PROBLEM DESCRIPTION
Pick every line out of the entries below that holds the string "logic", and report them.

[Stored data entries]
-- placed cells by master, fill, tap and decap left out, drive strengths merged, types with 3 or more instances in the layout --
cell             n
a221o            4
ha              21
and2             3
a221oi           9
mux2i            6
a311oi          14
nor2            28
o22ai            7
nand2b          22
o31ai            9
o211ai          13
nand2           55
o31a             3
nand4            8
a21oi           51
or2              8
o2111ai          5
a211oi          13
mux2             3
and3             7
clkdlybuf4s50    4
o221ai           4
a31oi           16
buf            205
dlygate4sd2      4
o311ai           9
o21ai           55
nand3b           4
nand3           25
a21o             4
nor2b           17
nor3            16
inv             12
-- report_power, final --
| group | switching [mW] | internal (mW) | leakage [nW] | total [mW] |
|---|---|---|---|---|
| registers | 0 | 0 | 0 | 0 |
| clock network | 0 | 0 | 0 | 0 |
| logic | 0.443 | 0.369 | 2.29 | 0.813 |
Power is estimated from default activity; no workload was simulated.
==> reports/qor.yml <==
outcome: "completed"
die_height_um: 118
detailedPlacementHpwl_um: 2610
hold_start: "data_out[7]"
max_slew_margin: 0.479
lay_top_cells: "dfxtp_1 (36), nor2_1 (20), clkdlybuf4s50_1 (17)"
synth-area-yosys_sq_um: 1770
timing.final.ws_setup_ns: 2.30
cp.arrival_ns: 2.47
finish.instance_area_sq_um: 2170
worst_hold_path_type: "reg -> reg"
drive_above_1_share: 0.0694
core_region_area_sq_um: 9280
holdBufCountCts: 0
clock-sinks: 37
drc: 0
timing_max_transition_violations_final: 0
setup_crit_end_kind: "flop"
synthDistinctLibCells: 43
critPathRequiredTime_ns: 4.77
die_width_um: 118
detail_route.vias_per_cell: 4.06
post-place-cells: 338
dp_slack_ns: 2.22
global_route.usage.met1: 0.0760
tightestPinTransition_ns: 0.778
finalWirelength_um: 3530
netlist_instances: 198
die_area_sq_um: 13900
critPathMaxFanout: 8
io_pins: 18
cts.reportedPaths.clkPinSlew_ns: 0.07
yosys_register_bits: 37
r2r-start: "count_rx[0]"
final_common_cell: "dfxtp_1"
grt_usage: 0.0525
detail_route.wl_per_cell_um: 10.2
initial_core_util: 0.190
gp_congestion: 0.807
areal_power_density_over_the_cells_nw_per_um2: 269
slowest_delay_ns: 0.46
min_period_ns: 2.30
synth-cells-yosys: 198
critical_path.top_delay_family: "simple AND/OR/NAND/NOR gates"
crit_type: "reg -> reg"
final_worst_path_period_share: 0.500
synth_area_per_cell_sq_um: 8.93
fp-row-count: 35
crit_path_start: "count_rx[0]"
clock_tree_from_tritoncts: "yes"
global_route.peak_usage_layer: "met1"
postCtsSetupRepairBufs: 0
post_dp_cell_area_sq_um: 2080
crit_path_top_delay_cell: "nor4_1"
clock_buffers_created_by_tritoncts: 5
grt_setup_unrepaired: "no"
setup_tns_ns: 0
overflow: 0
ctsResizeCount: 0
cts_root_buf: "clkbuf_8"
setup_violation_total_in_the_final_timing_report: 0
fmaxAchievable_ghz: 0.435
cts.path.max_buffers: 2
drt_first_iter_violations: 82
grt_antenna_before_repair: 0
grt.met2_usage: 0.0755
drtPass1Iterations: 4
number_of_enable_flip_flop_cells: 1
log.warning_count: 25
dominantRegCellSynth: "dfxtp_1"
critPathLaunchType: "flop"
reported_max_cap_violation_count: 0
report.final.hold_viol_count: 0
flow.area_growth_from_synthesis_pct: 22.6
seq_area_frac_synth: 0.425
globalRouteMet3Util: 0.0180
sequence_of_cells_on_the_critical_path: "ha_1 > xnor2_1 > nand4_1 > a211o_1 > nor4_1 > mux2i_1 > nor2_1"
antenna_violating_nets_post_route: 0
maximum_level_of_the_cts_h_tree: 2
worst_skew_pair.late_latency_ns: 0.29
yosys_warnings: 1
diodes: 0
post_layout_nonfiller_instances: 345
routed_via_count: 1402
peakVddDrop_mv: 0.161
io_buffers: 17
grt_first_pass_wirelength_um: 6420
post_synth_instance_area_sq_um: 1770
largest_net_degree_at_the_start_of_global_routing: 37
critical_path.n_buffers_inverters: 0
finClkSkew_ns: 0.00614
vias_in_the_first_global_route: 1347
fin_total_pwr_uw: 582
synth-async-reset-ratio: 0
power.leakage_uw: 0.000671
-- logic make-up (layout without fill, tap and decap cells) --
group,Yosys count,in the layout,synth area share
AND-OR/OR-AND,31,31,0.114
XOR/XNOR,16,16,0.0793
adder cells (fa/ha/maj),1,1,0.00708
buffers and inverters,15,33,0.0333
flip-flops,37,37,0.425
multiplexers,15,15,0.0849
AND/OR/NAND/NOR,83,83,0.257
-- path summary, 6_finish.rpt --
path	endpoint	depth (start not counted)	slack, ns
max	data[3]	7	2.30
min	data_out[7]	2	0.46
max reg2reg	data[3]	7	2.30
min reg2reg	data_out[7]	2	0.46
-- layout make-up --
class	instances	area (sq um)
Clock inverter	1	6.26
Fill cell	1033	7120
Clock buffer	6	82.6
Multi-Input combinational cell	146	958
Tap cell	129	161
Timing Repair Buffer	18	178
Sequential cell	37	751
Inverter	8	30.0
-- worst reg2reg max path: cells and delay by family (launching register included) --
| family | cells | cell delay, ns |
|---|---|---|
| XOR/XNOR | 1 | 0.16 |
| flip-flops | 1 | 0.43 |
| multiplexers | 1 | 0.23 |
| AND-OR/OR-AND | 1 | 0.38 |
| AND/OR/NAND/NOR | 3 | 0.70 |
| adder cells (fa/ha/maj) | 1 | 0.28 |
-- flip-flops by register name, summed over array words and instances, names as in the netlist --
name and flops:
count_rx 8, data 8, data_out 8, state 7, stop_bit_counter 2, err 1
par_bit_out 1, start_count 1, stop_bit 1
$ cat flow/config.mk
export PLATFORM = sky130hd
export DESIGN_NAME = dual_port_blockram
export DESIGN_NICKNAME = dual_port_blockram
export VERILOG_FILES = /design/flow/design.v
export SDC_FILE = /design/flow/constraint.sdc
export NUM_CORES = 4
export LEC_CHECK = 1
export CORE_UTILIZATION = 30
$ cat flow/run.sh
#!/bin/bash
# OpenROAD 26Q1-2900-gdf79404cd8, Yosys 0.63+post, stock flow scripts
make -C /OpenROAD-flow-scripts/flow DESIGN_CONFIG=/design/flow/config.mk WORK_HOME=/design/flow/orfs finish
$ cat flow/design.v
module dual_port_blockram
#(
        parameter SINGLE_ELEMENT_SIZE_IN_BITS = 10,
        parameter NUMBER_SETS                 = 64,
        parameter SET_PTR_WIDTH_IN_BITS       = 6
)
(
        input                                            reset_in,
        input                                            clk_in,
        input                                            read_en_in,
        input      [SET_PTR_WIDTH_IN_BITS       - 1 : 0] read_set_addr_in,
        output reg [SINGLE_ELEMENT_SIZE_IN_BITS - 1 : 0] read_element_out,
        input                                            write_en_in,
        input      [SET_PTR_WIDTH_IN_BITS       - 1 : 0] write_set_addr_in,
        input      [SINGLE_ELEMENT_SIZE_IN_BITS - 1 : 0] write_element_in,
        output reg [SINGLE_ELEMENT_SIZE_IN_BITS - 1 : 0] evict_element_out
);
(* ram_style = "block" *) reg [SINGLE_ELEMENT_SIZE_IN_BITS - 1 : 0] blockram [NUMBER_SETS - 1 : 0];
always @(posedge clk_in)
begin
        if(read_en_in)
        begin
                read_element_out <= blockram[read_set_addr_in];
        if(write_en_in)
        begin
                evict_element_out           <= blockram[write_set_addr_in];
                blockram[write_set_addr_in] <= write_element_in;
        end
    end
end
endmodule
$ cat flow/constraint.sdc
current_design dual_port_blockram

set clk_period 15.7
set clk_io_pct 0.2

create_clock -name clk0 -period $clk_period [get_ports {clk_in}]

set non_clock_inputs [all_inputs -no_clocks]
set_input_delay [expr $clk_period * $clk_io_pct] -clock clk0 $non_clock_inputs
set_output_delay [expr $clk_period * $clk_io_pct] -clock clk0 [all_outputs]
==> impl_metrics.csv <==
group,metric,value,unit
critical_path,worstPathArrival,7.09,ns
critical_path,start_kind,"input port",
grt,grt-ovfl-total,0,
final_timing,rsz0062_at_grt,"no",
routing,vias_per_cell,5.71,
power,p_int,3030,µW
floorplanning,fp-row-count,117,
synth,synth-seq-cells,660,
synth,ys_async_sr_fraction,0,
synth,synth_chip_area,30700,µm²
layout,drive_above_1_share,0.267,
power,max-vdd-ir-drop,70.8,µV
synth,top_cell_area_share,0.645,
final_timing,tns,0,ns
grt,antenna_found_initial,4,
clock_tree,cts_root_buf,"clkbuf_16",
floorplanning,dieArea,104000,µm²
routing,wl,99600,µm
synth,synth_area,30700,µm²
clock_tree,cts_buffer_depth,3,
synth,yosys-stat-cells,1770,
clock_tree,cts_setup_buffers,0,
synth,area_leaders,"edfxtp_1, mux4_2, mux2i_1",
synth,ys_warn_count,1,
final_timing,finalHoldViolations,0,
run,warning_count,26,
synth,edf_count,660,
place,place.gp.congestion,0.998,
power,power_density,112,nW/µm²
routing,wl_per_cell,30.4,µm
power,netSwitchingPower,908,µW
synth,ff_type,"edfxtp_1",
floorplanning,die_x,322,µm
grt,grt_start_max_net_pins,82,
layout,area_growth,14.3,%
final_timing,fmax,147,MHz
power,p_seq_frac,0.497,
power,pwr-share-clk,0.416,
clock_tree,ctsHtreeMaxLevel,3,
clock_tree,cts_tree,"built",
routing,ant_nets,0,
clock_tree,cts_made_buffers,71,
routing,vias,18700,
grt,grt_pass1_vias,20300,
floorplanning,core,102000,µm²
floorplanning,ios,46,
layout,postLayoutCellArea,35100,µm²
run,maxCapViolCount,0,
synth,synth_area_per_cell,17.4,µm²
routing,firstDrtPassIters,5,
final_timing,period_minus_slack,6.81,ns
clock_tree,postCtsHoldBufs,0,
critical_path,path_class,"in2reg",
synth,syn_inst,1770,
critical_path,cp-end-kind,"flip-flop",
floorplanning,die_h,322,µm
final_timing,tightestPinTransition,1.02,ns
synth,largest_area_cell,"edfxtp_1",
power,p_leak,0.0111,µW
final_timing,post-route-period-util,0.434,
hold_path,holdCritPathClass,"reg2reg",
grt,grt_first_pass_wirelength,142000,µm
power,p_total,3940,µW
routing,drc,0,
routing,dr.first_iter.drc_count,1676,
layout,fin_util,0.345,
clock_tree,cts_num_sinks,660,
floorplanning,fp_util,0.302,
clock_tree,clk_latency,0.62,ns
synth,postSynthSeqShare,0.645,
final_timing,setup_violations,0,
power,switching_share,0.231,
power,comb_power_share,0.086,
clock_tree,cts_resized,0,
status,status,"finished, final reports clean",
place,dp_hpwl,62500,µm
critical_path,cp_max_fo,81,
place,dpl_cell_area,32900,µm²
final_timing,slew_viol_final,0,
critical_path,worstPathRequired,15.98,ns
clock_tree,clk_pin_slew_worst_paths,0.06,ns
final_timing,slew_headroom,0.313,
final_timing,fin_skew,0.0296,ns
final_timing,timing.hold.ws,0.829,ns
place,io_buffers,44,
synth,synth_cell_types,61,
grt,grtUsageTotal,0.206,
==> power by group through the flow <==
stage | Clock (µW) | Sequential (µW) | Combinational, µW
4_1_cts | 1670 | 1960 | 332
5_1_grt | 1730 | 1960 | 356
6_report | 1640 | 1960 | 340
==> final cells by class <==
| class | count | area, µm² |
|---|---|---|
| flip-flops and latches | 660 | 19800 |
| repair buffers | 157 | 1260 |
| fillers | 9340 | 66600 |
| well taps | 1368 | 1710 |
| inverters | 5 | 18.8 |
| clock inverters | 41 | 394 |
| diodes | 2 | 5.00 |
| clock buffers | 86 | 1850 |
| multi-input cells | 959 | 10100 |
==> cell usage after synthesis (all sizes together) (7+ instances only) <==
cell type and number:
a211oi 20, a21oi 52, a221o 7, a221oi 64
a22o 9, a22oi 45, buf 113, clkbuf 33
edfxtp 660, mux2 56, mux2i 112, mux4 209
nand2 49, nand3 18, nor2 99, nor2b 20
nor3 12, o21ai 38, o22a 7, o22ai 75
or4 12
==> cells by family after synthesis <==
group,after synthesis,synth area share
flip-flops,660,0.645
AND-OR/OR-AND,344,0.0795
multiplexers,377,0.211
buffers and inverters,151,0.0283
AND/OR/NAND/NOR,238,0.0368
==> sequential cells by signal, indices dropped and copies added (netlist names) <==
register,cells
evict_element_out,10
blockram,640
read_element_out,10
==> cells in the final DEF (no fill, tap or decap), types with 18 or more instances in the layout <==
cell type | netlist | final
edfxtp_1 | 660 | 660
mux4_2 | 209 | 209
buf_4 | 29 | 114
mux2i_1 | 112 | 112
nor2_1 | 97 | 96
o22ai_1 | 75 | 75
clkbuf_16 | 0 | 72
a221oi_1 | 58 | 58
a21oi_1 | 52 | 52
nand2_1 | 49 | 49
mux2_2 | 48 | 48
a22oi_1 | 45 | 45
o21ai_0 | 36 | 36
clkdlybuf4s50_1 | 0 | 28
a211oi_1 | 20 | 20
nand3_1 | 18 | 18
==> metal layers <==
metal | part of all wire | track usage | up-vias
li1 | - | - | 7661
met1 | 0.31 | 0.217 | 9341
met2 | 0.45 | 0.298 | 1458
met3 | 0.20 | 0.186 | 247
met4 | 0.037 | 0.0600 | 15
met5 | 0.0028 | 0.0184 | -
==> path summary, 6_finish.rpt <==
check	slack (ns)	start	depth (start not counted)	endpoint
worst max register to register	12.97	blockram[37][4]	6	evict_element_out[4]
worst min-delay path	0.83	blockram[30][6]	4	evict_element_out[6]
worst max-delay path	8.89	write_set_addr_in[1]	10	evict_element_out[7]
worst min register to register	0.83	blockram[30][6]	4	evict_element_out[6]
==> metrics by stage <==
step	setup slack, ns	instances
global placement	8.37	3149
CTS	8.97	3276
finish	8.89	3278
floorplan	10.52	1770
detailed placement	8.36	3149
global route	8.82	3276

SOLUTION FOR THIS PROBLEM
| logic | 0.443 | 0.369 | 2.29 | 0.813 |
-- logic make-up (layout without fill, tap and decap cells) --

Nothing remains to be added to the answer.